ASSIGNED TASK:
When a line below contains the word "import", copy that line.

Stored data entries:
==================================================

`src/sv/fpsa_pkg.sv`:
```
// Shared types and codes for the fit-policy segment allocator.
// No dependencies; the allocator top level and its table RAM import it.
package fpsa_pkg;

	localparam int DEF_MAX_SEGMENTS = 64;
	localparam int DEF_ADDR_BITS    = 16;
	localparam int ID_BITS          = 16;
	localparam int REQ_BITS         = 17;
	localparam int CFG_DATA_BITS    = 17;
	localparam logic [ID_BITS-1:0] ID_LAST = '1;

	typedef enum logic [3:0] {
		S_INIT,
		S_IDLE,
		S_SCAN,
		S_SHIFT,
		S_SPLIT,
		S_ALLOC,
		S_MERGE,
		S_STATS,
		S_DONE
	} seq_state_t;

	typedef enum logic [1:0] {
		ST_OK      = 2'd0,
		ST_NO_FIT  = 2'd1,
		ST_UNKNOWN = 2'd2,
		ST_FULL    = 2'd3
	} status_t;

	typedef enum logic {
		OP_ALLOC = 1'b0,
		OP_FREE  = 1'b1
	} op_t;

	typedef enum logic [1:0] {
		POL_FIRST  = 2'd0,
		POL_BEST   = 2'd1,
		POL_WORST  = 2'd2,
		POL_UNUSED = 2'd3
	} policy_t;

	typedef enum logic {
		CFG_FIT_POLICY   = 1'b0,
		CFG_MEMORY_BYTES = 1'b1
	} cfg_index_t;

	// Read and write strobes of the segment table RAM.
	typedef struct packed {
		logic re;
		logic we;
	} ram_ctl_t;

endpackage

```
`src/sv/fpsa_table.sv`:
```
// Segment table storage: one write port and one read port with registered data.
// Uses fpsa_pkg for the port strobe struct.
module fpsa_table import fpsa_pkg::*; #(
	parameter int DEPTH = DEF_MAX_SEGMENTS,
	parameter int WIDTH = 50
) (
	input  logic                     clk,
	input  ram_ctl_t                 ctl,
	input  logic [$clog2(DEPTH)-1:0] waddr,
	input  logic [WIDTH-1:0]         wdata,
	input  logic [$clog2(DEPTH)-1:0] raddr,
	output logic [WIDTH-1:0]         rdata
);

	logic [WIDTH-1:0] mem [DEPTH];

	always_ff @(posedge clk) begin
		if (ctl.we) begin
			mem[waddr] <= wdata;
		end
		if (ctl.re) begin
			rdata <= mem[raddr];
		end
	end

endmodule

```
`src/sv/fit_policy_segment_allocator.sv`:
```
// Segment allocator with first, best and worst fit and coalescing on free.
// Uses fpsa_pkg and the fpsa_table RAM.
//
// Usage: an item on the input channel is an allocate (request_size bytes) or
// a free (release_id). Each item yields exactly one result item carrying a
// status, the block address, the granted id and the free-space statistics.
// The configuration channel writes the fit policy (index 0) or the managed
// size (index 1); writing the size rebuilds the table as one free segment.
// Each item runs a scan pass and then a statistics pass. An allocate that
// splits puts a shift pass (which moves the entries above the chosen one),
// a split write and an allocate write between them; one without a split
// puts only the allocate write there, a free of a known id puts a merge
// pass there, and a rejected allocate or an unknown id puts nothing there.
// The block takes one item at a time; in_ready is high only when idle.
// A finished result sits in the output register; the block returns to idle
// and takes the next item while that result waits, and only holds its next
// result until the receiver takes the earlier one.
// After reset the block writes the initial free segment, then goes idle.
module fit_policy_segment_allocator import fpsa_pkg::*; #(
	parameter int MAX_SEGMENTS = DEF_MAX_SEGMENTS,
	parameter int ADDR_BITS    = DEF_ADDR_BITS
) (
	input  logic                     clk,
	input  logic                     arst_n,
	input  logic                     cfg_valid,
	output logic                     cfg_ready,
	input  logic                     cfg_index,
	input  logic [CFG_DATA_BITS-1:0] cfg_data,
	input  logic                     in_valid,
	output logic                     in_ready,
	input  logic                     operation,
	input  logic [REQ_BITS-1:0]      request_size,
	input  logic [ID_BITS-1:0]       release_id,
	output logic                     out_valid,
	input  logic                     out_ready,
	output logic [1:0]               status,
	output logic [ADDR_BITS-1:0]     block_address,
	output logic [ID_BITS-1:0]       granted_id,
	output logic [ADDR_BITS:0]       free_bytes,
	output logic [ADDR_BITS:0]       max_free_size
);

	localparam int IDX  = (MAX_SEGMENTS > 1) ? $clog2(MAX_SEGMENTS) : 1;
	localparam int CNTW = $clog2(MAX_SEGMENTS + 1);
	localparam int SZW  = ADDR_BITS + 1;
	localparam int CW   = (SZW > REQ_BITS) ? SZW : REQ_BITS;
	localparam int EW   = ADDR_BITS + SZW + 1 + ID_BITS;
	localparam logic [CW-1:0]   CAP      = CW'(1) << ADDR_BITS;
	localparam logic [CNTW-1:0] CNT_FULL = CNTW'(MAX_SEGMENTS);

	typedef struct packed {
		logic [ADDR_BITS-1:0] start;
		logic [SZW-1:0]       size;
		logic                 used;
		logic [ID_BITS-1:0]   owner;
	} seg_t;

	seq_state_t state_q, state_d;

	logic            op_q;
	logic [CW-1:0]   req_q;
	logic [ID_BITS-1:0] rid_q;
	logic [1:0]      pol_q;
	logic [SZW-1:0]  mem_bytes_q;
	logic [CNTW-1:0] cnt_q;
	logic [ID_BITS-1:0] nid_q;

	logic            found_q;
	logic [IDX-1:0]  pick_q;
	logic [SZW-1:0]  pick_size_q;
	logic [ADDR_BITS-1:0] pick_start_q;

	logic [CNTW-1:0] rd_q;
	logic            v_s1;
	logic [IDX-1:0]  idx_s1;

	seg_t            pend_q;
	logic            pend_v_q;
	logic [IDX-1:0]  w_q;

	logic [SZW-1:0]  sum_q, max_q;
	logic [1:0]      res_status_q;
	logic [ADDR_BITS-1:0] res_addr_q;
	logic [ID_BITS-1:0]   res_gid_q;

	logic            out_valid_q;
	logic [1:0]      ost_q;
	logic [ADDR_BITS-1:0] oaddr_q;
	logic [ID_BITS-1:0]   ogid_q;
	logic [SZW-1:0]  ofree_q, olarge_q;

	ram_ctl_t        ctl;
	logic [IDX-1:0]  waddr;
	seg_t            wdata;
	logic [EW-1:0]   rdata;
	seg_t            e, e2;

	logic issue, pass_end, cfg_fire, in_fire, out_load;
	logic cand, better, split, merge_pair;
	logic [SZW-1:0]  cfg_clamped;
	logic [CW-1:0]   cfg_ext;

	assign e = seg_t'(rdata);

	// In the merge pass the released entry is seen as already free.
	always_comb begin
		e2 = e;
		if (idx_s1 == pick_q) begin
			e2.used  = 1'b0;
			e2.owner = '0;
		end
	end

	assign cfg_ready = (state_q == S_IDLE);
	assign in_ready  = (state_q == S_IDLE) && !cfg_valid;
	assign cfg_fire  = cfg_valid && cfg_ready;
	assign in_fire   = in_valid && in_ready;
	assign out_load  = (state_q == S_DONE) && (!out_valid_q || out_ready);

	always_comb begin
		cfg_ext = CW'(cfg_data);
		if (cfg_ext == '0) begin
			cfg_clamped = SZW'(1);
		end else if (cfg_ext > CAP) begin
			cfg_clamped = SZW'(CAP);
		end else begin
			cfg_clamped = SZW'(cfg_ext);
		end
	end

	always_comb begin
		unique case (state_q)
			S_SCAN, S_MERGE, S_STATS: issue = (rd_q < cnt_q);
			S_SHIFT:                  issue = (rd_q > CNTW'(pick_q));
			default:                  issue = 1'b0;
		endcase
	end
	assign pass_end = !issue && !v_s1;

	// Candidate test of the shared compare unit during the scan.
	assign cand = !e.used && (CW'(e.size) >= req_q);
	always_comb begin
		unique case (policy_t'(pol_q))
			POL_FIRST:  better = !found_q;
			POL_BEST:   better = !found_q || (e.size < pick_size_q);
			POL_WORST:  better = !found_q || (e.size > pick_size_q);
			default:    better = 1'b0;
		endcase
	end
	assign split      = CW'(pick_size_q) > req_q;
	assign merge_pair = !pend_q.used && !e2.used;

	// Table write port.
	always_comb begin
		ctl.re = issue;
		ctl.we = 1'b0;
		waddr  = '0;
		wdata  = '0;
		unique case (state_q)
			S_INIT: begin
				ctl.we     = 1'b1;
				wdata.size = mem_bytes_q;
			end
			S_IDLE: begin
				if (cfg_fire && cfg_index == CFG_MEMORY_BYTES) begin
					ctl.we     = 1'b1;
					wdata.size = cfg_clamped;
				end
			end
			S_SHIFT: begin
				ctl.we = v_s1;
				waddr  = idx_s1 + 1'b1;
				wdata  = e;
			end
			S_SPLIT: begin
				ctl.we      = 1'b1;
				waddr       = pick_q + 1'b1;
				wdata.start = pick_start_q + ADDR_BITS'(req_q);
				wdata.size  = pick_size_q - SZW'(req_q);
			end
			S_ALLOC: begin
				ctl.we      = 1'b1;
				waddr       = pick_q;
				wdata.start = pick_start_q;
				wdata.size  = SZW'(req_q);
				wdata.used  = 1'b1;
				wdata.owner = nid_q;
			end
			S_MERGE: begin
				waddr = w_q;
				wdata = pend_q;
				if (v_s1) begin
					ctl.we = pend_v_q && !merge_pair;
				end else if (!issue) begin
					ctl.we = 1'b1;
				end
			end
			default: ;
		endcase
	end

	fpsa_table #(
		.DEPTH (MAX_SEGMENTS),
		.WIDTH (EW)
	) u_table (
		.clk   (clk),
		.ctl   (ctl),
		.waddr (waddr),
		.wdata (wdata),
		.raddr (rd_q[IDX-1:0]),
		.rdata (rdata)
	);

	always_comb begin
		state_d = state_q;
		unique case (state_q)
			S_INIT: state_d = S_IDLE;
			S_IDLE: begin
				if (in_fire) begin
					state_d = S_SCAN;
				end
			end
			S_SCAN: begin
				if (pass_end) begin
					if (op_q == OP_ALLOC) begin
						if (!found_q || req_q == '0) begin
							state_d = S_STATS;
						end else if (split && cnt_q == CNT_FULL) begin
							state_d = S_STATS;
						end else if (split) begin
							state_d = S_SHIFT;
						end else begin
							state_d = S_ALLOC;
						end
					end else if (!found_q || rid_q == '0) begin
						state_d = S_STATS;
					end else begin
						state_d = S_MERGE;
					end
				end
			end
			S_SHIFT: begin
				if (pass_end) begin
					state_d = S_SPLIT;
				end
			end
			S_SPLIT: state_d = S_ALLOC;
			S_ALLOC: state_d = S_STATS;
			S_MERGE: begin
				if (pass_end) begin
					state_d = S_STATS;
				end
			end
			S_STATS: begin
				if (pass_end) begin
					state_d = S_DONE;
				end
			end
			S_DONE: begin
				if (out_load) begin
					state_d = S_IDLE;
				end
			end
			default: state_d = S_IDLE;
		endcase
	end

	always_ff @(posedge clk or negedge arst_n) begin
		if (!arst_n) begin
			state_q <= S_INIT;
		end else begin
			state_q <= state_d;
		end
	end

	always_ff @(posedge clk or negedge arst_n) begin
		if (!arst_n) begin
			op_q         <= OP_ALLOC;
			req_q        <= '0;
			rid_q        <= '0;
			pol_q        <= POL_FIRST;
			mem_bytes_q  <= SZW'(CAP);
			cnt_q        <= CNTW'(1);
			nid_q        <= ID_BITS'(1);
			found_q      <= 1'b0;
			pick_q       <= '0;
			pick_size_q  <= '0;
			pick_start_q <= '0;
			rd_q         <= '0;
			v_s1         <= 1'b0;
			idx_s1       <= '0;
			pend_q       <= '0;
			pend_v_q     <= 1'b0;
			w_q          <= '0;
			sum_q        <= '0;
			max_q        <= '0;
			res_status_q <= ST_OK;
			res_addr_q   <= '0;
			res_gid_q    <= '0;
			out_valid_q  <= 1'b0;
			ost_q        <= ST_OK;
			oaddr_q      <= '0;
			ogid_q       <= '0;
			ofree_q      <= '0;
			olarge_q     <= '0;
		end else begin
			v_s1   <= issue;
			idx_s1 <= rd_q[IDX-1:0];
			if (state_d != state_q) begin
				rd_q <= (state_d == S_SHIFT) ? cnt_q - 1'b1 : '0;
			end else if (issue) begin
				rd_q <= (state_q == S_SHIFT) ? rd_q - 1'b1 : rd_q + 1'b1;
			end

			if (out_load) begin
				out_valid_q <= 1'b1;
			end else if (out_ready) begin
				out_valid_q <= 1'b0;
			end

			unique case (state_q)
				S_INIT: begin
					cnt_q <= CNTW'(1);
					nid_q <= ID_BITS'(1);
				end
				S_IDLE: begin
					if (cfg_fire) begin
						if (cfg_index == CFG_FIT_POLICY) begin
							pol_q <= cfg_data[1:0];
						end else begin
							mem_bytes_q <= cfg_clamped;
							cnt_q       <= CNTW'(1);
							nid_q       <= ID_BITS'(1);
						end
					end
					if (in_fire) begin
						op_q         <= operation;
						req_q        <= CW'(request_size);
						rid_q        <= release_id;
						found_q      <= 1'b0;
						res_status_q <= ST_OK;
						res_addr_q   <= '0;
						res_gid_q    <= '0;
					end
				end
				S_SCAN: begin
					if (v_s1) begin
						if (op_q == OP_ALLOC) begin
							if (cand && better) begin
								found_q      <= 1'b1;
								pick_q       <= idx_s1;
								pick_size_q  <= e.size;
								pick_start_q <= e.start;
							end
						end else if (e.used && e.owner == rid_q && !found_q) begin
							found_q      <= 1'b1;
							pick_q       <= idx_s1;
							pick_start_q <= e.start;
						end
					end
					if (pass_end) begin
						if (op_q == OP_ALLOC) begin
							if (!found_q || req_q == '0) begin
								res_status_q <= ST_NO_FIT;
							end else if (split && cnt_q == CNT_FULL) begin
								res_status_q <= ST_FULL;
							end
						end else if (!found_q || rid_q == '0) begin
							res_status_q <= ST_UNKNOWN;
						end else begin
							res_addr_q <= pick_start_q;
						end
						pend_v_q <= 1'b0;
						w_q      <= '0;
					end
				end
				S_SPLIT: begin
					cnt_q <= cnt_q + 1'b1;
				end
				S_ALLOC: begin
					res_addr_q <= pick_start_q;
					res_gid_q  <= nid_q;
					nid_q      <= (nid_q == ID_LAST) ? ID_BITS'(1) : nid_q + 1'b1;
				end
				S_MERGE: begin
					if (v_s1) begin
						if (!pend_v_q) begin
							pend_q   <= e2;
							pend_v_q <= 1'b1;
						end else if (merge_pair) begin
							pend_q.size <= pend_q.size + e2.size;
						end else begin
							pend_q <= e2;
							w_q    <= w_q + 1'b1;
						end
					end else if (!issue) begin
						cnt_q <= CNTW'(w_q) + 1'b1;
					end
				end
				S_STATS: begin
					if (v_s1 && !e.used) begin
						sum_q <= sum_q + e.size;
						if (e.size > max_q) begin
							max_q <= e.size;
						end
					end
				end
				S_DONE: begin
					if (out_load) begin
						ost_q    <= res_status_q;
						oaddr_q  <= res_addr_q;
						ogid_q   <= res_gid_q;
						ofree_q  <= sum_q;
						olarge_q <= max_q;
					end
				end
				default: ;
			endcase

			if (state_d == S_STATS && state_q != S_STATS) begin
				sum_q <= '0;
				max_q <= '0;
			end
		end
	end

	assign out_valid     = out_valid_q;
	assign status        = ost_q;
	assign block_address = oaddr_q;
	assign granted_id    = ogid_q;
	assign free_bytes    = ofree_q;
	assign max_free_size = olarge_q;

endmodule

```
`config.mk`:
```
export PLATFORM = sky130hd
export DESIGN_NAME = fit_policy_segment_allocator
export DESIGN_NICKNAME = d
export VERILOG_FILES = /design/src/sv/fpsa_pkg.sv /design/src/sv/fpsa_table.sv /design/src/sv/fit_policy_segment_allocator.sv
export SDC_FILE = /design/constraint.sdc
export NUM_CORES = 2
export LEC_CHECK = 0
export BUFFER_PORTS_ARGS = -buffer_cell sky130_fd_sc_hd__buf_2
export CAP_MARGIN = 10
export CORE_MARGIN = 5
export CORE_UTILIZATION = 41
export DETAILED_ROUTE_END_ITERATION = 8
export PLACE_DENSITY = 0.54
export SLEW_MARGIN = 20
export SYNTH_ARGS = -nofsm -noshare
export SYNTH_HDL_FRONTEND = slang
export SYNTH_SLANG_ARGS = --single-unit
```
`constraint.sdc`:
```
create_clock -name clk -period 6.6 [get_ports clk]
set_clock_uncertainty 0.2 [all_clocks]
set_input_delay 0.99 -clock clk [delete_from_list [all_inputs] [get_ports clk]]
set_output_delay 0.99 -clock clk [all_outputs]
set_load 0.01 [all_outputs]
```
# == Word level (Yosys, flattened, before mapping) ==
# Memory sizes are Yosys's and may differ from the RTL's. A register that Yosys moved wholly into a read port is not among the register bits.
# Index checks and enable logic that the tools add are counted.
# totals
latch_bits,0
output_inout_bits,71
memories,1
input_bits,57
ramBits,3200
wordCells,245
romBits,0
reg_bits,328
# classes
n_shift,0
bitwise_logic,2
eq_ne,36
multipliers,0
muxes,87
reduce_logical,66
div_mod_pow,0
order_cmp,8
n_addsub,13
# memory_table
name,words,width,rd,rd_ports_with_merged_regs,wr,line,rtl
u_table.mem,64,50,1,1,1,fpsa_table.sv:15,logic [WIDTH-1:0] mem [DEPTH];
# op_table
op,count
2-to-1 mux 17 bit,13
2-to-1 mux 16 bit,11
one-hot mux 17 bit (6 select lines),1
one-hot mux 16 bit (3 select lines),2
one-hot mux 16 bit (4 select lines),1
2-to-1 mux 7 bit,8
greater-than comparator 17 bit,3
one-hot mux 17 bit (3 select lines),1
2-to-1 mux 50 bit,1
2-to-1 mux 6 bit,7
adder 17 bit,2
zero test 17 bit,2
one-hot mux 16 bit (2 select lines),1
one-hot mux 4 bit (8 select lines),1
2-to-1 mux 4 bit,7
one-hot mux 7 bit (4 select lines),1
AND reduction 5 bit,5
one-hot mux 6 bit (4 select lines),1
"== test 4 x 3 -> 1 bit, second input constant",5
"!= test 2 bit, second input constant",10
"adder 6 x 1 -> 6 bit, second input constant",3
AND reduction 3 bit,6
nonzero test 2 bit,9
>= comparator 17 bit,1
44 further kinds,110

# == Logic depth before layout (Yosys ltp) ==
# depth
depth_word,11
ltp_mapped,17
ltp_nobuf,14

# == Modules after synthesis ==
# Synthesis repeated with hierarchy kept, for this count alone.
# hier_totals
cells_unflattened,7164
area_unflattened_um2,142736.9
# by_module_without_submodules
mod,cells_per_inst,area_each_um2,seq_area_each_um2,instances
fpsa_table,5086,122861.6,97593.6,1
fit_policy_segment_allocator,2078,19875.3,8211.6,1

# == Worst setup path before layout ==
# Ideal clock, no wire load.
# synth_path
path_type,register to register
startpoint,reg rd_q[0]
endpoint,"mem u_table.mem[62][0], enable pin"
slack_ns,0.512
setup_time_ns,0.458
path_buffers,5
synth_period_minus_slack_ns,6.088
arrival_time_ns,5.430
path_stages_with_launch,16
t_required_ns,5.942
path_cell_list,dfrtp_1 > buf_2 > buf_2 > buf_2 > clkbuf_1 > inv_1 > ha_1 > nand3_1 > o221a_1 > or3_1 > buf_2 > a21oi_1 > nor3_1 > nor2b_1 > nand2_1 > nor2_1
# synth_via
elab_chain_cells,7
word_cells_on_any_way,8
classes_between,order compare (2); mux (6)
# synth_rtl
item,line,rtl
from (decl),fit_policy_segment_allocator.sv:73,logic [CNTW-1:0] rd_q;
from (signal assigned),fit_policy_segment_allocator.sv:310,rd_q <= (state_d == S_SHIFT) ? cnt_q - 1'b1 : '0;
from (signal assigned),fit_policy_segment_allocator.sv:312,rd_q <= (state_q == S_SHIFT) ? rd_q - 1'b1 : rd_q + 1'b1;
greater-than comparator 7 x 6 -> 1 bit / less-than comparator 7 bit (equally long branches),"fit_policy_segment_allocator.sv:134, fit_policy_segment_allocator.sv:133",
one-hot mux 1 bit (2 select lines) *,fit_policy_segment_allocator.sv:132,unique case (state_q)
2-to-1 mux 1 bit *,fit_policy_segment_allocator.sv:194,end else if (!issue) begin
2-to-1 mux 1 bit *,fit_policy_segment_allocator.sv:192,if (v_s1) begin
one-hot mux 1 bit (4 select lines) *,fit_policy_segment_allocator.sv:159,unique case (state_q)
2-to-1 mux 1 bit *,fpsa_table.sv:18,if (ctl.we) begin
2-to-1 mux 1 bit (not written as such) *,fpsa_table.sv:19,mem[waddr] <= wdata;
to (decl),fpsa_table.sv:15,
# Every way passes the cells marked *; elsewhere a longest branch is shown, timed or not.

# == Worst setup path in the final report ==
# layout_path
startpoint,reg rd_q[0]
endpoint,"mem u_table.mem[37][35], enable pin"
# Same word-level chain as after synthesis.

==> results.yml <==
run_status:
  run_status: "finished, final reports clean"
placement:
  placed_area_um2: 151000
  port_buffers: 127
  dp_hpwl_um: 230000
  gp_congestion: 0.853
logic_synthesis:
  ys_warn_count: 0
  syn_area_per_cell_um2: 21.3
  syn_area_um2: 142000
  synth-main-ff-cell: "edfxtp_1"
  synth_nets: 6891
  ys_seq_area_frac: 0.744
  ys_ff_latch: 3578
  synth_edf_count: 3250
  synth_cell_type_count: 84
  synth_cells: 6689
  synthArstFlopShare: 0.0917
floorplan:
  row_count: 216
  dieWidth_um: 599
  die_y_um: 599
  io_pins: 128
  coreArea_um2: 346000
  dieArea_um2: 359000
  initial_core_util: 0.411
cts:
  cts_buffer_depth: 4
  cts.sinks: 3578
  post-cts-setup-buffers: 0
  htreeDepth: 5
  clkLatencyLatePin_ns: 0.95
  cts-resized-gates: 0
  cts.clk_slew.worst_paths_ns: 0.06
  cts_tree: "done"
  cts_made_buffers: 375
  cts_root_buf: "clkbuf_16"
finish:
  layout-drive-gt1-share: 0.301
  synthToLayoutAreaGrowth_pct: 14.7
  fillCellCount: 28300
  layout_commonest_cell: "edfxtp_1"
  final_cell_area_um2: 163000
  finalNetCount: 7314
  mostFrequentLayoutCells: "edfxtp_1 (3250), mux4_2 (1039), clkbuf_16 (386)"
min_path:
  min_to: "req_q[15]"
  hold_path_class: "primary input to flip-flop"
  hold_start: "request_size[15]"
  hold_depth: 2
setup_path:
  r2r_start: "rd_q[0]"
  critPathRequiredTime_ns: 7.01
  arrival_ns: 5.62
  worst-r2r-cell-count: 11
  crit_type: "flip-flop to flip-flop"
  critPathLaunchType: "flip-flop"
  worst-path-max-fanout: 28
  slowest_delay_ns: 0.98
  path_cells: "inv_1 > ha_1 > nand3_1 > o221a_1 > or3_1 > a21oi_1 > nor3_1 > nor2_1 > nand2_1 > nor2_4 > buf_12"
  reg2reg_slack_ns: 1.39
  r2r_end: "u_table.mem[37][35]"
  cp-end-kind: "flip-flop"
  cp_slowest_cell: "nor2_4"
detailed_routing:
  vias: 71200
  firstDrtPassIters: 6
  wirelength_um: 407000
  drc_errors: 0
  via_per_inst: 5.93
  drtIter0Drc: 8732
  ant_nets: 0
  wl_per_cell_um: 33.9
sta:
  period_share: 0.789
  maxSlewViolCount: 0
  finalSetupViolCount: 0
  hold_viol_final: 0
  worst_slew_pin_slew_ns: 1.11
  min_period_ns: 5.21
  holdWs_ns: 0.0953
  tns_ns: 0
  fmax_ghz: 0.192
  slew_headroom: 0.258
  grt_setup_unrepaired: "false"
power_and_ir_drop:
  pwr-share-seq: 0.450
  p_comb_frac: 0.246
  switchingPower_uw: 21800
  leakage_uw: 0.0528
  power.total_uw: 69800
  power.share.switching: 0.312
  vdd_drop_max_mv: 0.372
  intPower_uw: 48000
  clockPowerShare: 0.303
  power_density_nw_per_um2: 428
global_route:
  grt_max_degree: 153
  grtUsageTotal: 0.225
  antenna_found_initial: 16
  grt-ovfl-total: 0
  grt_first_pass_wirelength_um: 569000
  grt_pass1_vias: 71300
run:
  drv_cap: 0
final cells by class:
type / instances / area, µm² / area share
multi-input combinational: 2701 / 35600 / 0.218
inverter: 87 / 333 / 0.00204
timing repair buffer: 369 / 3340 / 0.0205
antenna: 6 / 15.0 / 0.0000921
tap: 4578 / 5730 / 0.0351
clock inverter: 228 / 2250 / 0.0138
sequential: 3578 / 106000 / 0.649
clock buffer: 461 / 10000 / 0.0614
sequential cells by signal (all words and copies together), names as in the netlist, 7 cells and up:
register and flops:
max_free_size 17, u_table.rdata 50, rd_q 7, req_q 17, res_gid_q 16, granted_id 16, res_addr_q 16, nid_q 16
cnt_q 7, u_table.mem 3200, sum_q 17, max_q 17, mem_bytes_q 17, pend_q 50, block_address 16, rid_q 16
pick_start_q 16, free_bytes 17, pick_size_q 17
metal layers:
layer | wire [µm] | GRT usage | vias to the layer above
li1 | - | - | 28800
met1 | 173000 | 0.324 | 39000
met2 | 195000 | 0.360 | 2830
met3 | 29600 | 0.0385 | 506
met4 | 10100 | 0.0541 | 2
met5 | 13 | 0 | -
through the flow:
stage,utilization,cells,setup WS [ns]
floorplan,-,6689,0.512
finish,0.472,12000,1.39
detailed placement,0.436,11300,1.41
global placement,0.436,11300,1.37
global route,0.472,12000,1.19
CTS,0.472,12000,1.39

==================================================

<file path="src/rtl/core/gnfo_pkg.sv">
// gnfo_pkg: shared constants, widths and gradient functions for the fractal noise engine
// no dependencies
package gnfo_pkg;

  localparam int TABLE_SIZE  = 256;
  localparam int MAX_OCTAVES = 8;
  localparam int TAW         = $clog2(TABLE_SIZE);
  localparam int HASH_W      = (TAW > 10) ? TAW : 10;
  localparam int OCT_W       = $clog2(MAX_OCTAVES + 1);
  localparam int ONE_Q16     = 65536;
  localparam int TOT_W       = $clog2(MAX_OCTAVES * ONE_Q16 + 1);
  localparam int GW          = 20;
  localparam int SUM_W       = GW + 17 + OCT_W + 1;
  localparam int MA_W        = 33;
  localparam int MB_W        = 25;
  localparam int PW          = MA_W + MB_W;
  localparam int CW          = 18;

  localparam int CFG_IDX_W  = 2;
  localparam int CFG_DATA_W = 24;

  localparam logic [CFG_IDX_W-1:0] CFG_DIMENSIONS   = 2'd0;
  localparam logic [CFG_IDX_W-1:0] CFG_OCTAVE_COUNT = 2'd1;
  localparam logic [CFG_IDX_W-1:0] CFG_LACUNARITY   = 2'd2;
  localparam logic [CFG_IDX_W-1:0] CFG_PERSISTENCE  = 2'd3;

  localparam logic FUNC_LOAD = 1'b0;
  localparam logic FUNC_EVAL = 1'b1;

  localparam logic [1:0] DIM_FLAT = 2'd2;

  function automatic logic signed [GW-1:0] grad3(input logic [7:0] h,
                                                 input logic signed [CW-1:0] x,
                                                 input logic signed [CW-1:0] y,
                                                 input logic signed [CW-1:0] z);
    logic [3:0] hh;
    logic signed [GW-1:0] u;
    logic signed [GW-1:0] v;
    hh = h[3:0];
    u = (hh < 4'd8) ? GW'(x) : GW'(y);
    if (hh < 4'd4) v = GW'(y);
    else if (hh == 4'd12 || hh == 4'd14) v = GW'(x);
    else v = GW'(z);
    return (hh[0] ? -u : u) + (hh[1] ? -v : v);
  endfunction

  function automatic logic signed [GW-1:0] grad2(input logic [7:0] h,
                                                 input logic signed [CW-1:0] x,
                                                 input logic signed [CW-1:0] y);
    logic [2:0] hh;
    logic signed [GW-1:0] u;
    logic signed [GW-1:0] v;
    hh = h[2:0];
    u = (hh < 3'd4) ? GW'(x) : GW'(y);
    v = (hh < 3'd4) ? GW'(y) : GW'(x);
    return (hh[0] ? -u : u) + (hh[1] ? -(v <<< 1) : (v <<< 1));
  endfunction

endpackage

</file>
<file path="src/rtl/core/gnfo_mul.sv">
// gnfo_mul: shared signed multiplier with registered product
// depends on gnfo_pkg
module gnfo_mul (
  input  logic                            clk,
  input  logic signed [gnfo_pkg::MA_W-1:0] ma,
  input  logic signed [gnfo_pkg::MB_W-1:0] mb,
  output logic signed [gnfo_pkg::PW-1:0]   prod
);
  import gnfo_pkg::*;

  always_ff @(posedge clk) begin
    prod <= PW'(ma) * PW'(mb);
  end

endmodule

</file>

==================================================

RESPONSE FOR THIS EXERCISE:
// No dependencies; the allocator top level and its table RAM import it.
module fpsa_table import fpsa_pkg::*; #(
module fit_policy_segment_allocator import fpsa_pkg::*; #(
  import gnfo_pkg::*;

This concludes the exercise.